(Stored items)
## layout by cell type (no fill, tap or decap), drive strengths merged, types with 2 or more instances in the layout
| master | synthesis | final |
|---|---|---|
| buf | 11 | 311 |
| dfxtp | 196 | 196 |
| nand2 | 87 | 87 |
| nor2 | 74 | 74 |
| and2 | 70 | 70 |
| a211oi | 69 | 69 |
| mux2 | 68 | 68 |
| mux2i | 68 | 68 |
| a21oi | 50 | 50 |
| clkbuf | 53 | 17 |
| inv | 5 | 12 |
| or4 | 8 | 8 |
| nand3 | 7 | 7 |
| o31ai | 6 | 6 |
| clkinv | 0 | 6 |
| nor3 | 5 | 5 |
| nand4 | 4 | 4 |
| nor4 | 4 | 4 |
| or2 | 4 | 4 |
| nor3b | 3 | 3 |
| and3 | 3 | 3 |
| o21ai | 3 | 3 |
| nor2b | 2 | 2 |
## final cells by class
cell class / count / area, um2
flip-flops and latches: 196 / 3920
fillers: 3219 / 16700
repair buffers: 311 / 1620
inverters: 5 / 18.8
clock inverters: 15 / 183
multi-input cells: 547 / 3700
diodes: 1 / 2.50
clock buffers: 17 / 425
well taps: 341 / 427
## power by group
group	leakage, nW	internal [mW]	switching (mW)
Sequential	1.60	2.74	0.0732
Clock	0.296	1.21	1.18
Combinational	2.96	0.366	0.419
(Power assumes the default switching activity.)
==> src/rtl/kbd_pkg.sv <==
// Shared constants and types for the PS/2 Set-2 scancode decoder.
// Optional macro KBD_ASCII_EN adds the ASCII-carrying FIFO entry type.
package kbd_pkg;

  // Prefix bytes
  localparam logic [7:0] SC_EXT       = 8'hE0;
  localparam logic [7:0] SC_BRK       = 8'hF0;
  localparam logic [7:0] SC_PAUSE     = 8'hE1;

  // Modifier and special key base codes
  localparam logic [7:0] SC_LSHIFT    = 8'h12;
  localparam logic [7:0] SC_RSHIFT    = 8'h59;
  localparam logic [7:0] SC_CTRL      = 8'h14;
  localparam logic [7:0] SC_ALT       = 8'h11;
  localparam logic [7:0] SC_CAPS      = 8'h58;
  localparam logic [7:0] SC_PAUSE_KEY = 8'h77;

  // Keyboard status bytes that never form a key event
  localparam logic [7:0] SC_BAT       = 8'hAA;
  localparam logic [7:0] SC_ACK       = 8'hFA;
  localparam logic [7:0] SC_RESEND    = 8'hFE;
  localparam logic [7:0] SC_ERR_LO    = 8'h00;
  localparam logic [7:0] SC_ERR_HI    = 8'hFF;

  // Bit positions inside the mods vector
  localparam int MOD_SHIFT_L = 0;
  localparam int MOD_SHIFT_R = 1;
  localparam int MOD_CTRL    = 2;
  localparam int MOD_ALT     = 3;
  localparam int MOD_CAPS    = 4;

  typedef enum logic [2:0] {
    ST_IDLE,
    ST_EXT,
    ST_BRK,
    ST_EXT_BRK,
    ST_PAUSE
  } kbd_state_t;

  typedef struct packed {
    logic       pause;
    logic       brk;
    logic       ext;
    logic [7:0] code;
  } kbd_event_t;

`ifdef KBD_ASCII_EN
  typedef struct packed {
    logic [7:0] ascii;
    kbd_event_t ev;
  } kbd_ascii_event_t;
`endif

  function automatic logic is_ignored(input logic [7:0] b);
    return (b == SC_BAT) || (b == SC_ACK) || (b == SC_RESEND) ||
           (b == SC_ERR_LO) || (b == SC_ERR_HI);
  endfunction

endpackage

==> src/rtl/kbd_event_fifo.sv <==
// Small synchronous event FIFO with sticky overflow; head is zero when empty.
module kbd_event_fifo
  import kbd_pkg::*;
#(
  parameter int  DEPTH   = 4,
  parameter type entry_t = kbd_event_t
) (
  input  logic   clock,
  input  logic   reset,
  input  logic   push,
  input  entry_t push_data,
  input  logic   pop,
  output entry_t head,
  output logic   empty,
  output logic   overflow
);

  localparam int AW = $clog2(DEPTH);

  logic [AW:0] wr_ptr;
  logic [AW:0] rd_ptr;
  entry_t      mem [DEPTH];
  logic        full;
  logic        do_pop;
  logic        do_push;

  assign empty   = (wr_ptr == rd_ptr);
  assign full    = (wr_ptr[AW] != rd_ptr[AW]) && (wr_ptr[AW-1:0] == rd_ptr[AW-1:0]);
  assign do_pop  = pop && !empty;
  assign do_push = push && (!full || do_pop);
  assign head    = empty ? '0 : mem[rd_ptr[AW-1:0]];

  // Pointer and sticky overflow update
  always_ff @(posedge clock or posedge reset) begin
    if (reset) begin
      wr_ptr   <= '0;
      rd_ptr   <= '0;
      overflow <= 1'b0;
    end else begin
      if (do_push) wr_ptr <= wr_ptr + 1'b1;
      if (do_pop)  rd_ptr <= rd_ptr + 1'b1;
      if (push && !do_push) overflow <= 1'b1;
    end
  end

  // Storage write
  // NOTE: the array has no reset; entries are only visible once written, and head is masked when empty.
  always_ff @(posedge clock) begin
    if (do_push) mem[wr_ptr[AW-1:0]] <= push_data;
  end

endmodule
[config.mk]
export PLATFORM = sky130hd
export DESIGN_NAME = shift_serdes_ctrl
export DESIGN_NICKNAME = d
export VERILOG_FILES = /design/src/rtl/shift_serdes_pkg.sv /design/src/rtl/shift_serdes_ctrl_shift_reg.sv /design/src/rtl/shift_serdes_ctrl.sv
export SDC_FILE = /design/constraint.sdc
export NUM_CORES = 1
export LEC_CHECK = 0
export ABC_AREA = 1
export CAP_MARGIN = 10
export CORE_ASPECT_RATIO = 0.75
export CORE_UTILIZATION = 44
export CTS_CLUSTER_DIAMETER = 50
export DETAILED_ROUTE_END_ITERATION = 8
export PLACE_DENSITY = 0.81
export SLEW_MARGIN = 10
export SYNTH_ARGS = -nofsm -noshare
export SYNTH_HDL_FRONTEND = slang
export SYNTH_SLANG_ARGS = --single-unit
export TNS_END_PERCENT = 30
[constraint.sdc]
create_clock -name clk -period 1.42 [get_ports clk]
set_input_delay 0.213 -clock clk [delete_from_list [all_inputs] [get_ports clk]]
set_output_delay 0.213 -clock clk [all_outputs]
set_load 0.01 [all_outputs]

*What is expected*
From the first line to the last, copy the records exactly as they appear above.

*Task response*
## layout by cell type (no fill, tap or decap), drive strengths merged, types with 2 or more instances in the layout
| master | synthesis | final |
|---|---|---|
| buf | 11 | 311 |
| dfxtp | 196 | 196 |
| nand2 | 87 | 87 |
| nor2 | 74 | 74 |
| and2 | 70 | 70 |
| a211oi | 69 | 69 |
| mux2 | 68 | 68 |
| mux2i | 68 | 68 |
| a21oi | 50 | 50 |
| clkbuf | 53 | 17 |
| inv | 5 | 12 |
| or4 | 8 | 8 |
| nand3 | 7 | 7 |
| o31ai | 6 | 6 |
| clkinv | 0 | 6 |
| nor3 | 5 | 5 |
| nand4 | 4 | 4 |
| nor4 | 4 | 4 |
| or2 | 4 | 4 |
| nor3b | 3 | 3 |
| and3 | 3 | 3 |
| o21ai | 3 | 3 |
| nor2b | 2 | 2 |
## final cells by class
cell class / count / area, um2
flip-flops and latches: 196 / 3920
fillers: 3219 / 16700
repair buffers: 311 / 1620
inverters: 5 / 18.8
clock inverters: 15 / 183
multi-input cells: 547 / 3700
diodes: 1 / 2.50
clock buffers: 17 / 425
well taps: 341 / 427
## power by group
group	leakage, nW	internal [mW]	switching (mW)
Sequential	1.60	2.74	0.0732
Clock	0.296	1.21	1.18
Combinational	2.96	0.366	0.419
(Power assumes the default switching activity.)
==> src/rtl/kbd_pkg.sv <==
// Shared constants and types for the PS/2 Set-2 scancode decoder.
// Optional macro KBD_ASCII_EN adds the ASCII-carrying FIFO entry type.
package kbd_pkg;

  // Prefix bytes
  localparam logic [7:0] SC_EXT       = 8'hE0;
  localparam logic [7:0] SC_BRK       = 8'hF0;
  localparam logic [7:0] SC_PAUSE     = 8'hE1;

  // Modifier and special key base codes
  localparam logic [7:0] SC_LSHIFT    = 8'h12;
  localparam logic [7:0] SC_RSHIFT    = 8'h59;
  localparam logic [7:0] SC_CTRL      = 8'h14;
  localparam logic [7:0] SC_ALT       = 8'h11;
  localparam logic [7:0] SC_CAPS      = 8'h58;
  localparam logic [7:0] SC_PAUSE_KEY = 8'h77;

  // Keyboard status bytes that never form a key event
  localparam logic [7:0] SC_BAT       = 8'hAA;
  localparam logic [7:0] SC_ACK       = 8'hFA;
  localparam logic [7:0] SC_RESEND    = 8'hFE;
  localparam logic [7:0] SC_ERR_LO    = 8'h00;
  localparam logic [7:0] SC_ERR_HI    = 8'hFF;

  // Bit positions inside the mods vector
  localparam int MOD_SHIFT_L = 0;
  localparam int MOD_SHIFT_R = 1;
  localparam int MOD_CTRL    = 2;
  localparam int MOD_ALT     = 3;
  localparam int MOD_CAPS    = 4;

  typedef enum logic [2:0] {
    ST_IDLE,
    ST_EXT,
    ST_BRK,
    ST_EXT_BRK,
    ST_PAUSE
  } kbd_state_t;

  typedef struct packed {
    logic       pause;
    logic       brk;
    logic       ext;
    logic [7:0] code;
  } kbd_event_t;

`ifdef KBD_ASCII_EN
  typedef struct packed {
    logic [7:0] ascii;
    kbd_event_t ev;
  } kbd_ascii_event_t;
`endif

  function automatic logic is_ignored(input logic [7:0] b);
    return (b == SC_BAT) || (b == SC_ACK) || (b == SC_RESEND) ||
           (b == SC_ERR_LO) || (b == SC_ERR_HI);
  endfunction

endpackage

==> src/rtl/kbd_event_fifo.sv <==
// Small synchronous event FIFO with sticky overflow; head is zero when empty.
module kbd_event_fifo
  import kbd_pkg::*;
#(
  parameter int  DEPTH   = 4,
  parameter type entry_t = kbd_event_t
) (
  input  logic   clock,
  input  logic   reset,
  input  logic   push,
  input  entry_t push_data,
  input  logic   pop,
  output entry_t head,
  output logic   empty,
  output logic   overflow
);

  localparam int AW = $clog2(DEPTH);

  logic [AW:0] wr_ptr;
  logic [AW:0] rd_ptr;
  entry_t      mem [DEPTH];
  logic        full;
  logic        do_pop;
  logic        do_push;

  assign empty   = (wr_ptr == rd_ptr);
  assign full    = (wr_ptr[AW] != rd_ptr[AW]) && (wr_ptr[AW-1:0] == rd_ptr[AW-1:0]);
  assign do_pop  = pop && !empty;
  assign do_push = push && (!full || do_pop);
  assign head    = empty ? '0 : mem[rd_ptr[AW-1:0]];

  // Pointer and sticky overflow update
  always_ff @(posedge clock or posedge reset) begin
    if (reset) begin
      wr_ptr   <= '0;
      rd_ptr   <= '0;
      overflow <= 1'b0;
    end else begin
      if (do_push) wr_ptr <= wr_ptr + 1'b1;
      if (do_pop)  rd_ptr <= rd_ptr + 1'b1;
      if (push && !do_push) overflow <= 1'b1;
    end
  end

  // Storage write
  // NOTE: the array has no reset; entries are only visible once written, and head is masked when empty.
  always_ff @(posedge clock) begin
    if (do_push) mem[wr_ptr[AW-1:0]] <= push_data;
  end

endmodule
[config.mk]
export PLATFORM = sky130hd
export DESIGN_NAME = shift_serdes_ctrl
export DESIGN_NICKNAME = d
export VERILOG_FILES = /design/src/rtl/shift_serdes_pkg.sv /design/src/rtl/shift_serdes_ctrl_shift_reg.sv /design/src/rtl/shift_serdes_ctrl.sv
export SDC_FILE = /design/constraint.sdc
export NUM_CORES = 1
export LEC_CHECK = 0
export ABC_AREA = 1
export CAP_MARGIN = 10
export CORE_ASPECT_RATIO = 0.75
export CORE_UTILIZATION = 44
export CTS_CLUSTER_DIAMETER = 50
export DETAILED_ROUTE_END_ITERATION = 8
export PLACE_DENSITY = 0.81
export SLEW_MARGIN = 10
export SYNTH_ARGS = -nofsm -noshare
export SYNTH_HDL_FRONTEND = slang
export SYNTH_SLANG_ARGS = --single-unit
export TNS_END_PERCENT = 30
[constraint.sdc]
create_clock -name clk -period 1.42 [get_ports clk]
set_input_delay 0.213 -clock clk [delete_from_list [all_inputs] [get_ports clk]]
set_output_delay 0.213 -clock clk [all_outputs]
set_load 0.01 [all_outputs]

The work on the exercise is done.